Stored data
⁂

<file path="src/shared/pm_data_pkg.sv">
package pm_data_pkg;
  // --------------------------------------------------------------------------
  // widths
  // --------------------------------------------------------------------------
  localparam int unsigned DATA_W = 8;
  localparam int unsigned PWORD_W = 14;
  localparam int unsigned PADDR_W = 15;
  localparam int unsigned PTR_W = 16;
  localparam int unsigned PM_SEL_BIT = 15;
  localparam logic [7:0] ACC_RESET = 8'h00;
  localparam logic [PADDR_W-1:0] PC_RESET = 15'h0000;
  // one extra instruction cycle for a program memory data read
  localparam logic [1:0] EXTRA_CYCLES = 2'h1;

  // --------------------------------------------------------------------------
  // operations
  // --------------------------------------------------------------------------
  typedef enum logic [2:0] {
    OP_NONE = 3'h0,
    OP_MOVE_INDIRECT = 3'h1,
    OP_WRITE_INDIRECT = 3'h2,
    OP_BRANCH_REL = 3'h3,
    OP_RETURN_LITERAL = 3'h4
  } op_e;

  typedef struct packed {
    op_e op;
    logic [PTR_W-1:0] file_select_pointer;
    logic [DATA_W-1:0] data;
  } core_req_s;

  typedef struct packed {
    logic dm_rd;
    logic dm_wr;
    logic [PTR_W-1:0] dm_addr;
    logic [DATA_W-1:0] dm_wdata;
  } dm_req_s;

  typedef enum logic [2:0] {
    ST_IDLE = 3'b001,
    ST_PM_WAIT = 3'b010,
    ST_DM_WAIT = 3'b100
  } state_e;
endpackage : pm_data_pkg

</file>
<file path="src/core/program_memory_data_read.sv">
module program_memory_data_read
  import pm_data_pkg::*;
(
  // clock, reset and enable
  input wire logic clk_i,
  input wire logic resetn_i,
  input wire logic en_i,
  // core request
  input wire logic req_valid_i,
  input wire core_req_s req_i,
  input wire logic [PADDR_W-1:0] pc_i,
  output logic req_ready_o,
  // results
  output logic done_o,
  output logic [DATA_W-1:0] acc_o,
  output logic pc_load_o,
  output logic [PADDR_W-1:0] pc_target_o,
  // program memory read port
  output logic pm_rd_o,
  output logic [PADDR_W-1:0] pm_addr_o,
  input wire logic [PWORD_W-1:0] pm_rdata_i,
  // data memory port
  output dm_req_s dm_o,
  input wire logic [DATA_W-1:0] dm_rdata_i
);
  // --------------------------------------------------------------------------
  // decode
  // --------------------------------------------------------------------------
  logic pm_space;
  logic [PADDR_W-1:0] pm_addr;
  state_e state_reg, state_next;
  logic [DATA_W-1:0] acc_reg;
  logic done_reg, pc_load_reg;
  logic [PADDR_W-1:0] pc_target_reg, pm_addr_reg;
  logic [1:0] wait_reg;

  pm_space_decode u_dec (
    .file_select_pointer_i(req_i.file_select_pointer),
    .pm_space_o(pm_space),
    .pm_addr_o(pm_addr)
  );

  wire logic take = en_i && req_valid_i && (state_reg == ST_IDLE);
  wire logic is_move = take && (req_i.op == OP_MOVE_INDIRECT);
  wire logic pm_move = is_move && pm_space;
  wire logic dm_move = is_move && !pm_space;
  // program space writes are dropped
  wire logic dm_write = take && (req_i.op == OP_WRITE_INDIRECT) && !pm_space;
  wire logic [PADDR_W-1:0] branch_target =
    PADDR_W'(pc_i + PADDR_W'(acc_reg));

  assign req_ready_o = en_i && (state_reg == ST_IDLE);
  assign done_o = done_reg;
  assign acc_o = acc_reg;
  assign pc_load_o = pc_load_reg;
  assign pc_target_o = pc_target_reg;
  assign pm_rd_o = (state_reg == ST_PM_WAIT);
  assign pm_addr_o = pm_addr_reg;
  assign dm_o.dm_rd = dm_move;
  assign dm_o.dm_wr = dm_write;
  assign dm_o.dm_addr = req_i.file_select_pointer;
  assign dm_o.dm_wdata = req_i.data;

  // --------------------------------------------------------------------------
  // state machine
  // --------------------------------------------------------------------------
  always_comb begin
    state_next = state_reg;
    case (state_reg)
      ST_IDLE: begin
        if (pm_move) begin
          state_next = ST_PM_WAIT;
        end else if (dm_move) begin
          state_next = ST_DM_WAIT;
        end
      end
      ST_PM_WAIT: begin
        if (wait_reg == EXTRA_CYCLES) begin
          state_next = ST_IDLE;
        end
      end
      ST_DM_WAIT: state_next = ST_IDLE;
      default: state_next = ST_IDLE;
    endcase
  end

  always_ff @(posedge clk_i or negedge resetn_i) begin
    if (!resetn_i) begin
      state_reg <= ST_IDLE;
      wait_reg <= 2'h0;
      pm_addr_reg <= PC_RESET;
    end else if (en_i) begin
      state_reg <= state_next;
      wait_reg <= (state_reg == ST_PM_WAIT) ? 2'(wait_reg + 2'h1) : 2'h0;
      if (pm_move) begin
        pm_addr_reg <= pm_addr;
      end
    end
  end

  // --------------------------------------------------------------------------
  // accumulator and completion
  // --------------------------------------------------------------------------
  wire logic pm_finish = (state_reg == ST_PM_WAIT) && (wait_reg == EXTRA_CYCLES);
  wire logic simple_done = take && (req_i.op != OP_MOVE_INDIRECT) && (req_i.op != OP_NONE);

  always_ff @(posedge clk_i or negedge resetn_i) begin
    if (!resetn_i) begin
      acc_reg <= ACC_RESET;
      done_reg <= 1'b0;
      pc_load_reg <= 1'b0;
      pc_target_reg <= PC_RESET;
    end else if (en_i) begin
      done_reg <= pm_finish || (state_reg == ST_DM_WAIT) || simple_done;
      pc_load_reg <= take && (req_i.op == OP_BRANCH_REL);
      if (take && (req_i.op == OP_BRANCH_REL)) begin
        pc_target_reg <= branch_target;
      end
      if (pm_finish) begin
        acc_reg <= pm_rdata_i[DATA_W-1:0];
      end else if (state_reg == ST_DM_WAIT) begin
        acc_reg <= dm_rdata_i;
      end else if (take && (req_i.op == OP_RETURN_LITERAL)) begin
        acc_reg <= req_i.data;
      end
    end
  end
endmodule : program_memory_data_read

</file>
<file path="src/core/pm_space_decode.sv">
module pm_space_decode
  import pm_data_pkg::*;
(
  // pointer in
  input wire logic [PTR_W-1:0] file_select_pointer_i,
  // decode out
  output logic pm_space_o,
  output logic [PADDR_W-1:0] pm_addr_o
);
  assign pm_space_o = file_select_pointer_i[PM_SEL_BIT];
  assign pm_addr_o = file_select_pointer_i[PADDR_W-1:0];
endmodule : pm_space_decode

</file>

⁂

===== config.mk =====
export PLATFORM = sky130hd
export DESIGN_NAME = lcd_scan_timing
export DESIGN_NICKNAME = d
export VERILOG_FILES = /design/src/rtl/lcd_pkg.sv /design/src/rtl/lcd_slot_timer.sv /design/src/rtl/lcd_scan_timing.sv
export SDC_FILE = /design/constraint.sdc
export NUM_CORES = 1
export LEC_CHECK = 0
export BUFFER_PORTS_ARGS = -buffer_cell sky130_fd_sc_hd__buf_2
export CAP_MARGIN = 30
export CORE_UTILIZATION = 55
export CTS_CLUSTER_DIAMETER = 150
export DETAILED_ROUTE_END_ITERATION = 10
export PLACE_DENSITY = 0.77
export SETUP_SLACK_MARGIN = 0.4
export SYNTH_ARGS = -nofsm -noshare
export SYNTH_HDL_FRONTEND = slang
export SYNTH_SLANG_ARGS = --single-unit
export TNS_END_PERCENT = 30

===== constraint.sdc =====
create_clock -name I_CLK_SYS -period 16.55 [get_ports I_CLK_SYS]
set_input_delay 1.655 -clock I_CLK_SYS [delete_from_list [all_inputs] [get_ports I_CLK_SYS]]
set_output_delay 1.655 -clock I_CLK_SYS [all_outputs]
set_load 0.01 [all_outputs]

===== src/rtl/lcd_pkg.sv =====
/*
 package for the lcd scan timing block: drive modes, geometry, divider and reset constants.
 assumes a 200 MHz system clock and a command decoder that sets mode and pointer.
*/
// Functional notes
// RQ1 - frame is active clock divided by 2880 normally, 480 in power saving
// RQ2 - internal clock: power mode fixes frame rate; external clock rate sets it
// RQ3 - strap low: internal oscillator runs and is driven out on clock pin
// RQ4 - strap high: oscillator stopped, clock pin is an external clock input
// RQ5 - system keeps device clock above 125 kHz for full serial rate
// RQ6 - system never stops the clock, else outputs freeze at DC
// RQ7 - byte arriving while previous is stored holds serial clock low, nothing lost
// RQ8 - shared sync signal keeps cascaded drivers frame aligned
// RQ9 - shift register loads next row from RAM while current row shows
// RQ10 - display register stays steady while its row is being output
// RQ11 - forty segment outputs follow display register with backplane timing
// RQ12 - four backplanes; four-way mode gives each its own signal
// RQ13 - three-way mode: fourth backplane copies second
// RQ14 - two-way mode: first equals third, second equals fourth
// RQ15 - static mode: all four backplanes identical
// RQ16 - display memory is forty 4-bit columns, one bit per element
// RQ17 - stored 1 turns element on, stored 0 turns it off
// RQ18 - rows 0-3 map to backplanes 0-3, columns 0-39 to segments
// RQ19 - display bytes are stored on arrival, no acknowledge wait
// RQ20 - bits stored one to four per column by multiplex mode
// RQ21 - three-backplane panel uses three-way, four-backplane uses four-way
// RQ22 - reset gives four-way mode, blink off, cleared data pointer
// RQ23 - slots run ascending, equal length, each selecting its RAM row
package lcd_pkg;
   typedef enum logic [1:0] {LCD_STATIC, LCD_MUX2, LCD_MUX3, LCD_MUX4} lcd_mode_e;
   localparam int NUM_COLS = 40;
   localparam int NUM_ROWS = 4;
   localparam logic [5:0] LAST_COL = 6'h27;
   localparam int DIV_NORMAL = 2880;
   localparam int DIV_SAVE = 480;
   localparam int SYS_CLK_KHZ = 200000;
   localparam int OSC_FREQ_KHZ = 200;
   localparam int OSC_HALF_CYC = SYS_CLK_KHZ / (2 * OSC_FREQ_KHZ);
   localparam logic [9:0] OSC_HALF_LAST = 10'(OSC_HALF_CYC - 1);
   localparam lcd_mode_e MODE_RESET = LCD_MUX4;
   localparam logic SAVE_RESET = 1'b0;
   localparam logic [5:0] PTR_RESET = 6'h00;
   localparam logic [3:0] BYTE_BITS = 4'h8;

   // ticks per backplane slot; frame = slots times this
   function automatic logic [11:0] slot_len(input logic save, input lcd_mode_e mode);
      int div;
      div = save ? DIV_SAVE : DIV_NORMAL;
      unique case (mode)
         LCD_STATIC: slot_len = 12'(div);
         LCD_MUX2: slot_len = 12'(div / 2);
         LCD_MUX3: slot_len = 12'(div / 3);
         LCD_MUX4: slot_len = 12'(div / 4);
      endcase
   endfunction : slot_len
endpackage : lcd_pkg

⁂

■ Problem to solve
Only those lines of the entries above that run from the line containing "localparam int NUM_ROWS = 4;" to the line containing "endpackage : lcd_pkg", both included, should be transcribed exactly.

■ Expected answer
   localparam int NUM_ROWS = 4;
   localparam logic [5:0] LAST_COL = 6'h27;
   localparam int DIV_NORMAL = 2880;
   localparam int DIV_SAVE = 480;
   localparam int SYS_CLK_KHZ = 200000;
   localparam int OSC_FREQ_KHZ = 200;
   localparam int OSC_HALF_CYC = SYS_CLK_KHZ / (2 * OSC_FREQ_KHZ);
   localparam logic [9:0] OSC_HALF_LAST = 10'(OSC_HALF_CYC - 1);
   localparam lcd_mode_e MODE_RESET = LCD_MUX4;
   localparam logic SAVE_RESET = 1'b0;
   localparam logic [5:0] PTR_RESET = 6'h00;
   localparam logic [3:0] BYTE_BITS = 4'h8;

   // ticks per backplane slot; frame = slots times this
   function automatic logic [11:0] slot_len(input logic save, input lcd_mode_e mode);
      int div;
      div = save ? DIV_SAVE : DIV_NORMAL;
      unique case (mode)
         LCD_STATIC: slot_len = 12'(div);
         LCD_MUX2: slot_len = 12'(div / 2);
         LCD_MUX3: slot_len = 12'(div / 3);
         LCD_MUX4: slot_len = 12'(div / 4);
      endcase
   endfunction : slot_len
endpackage : lcd_pkg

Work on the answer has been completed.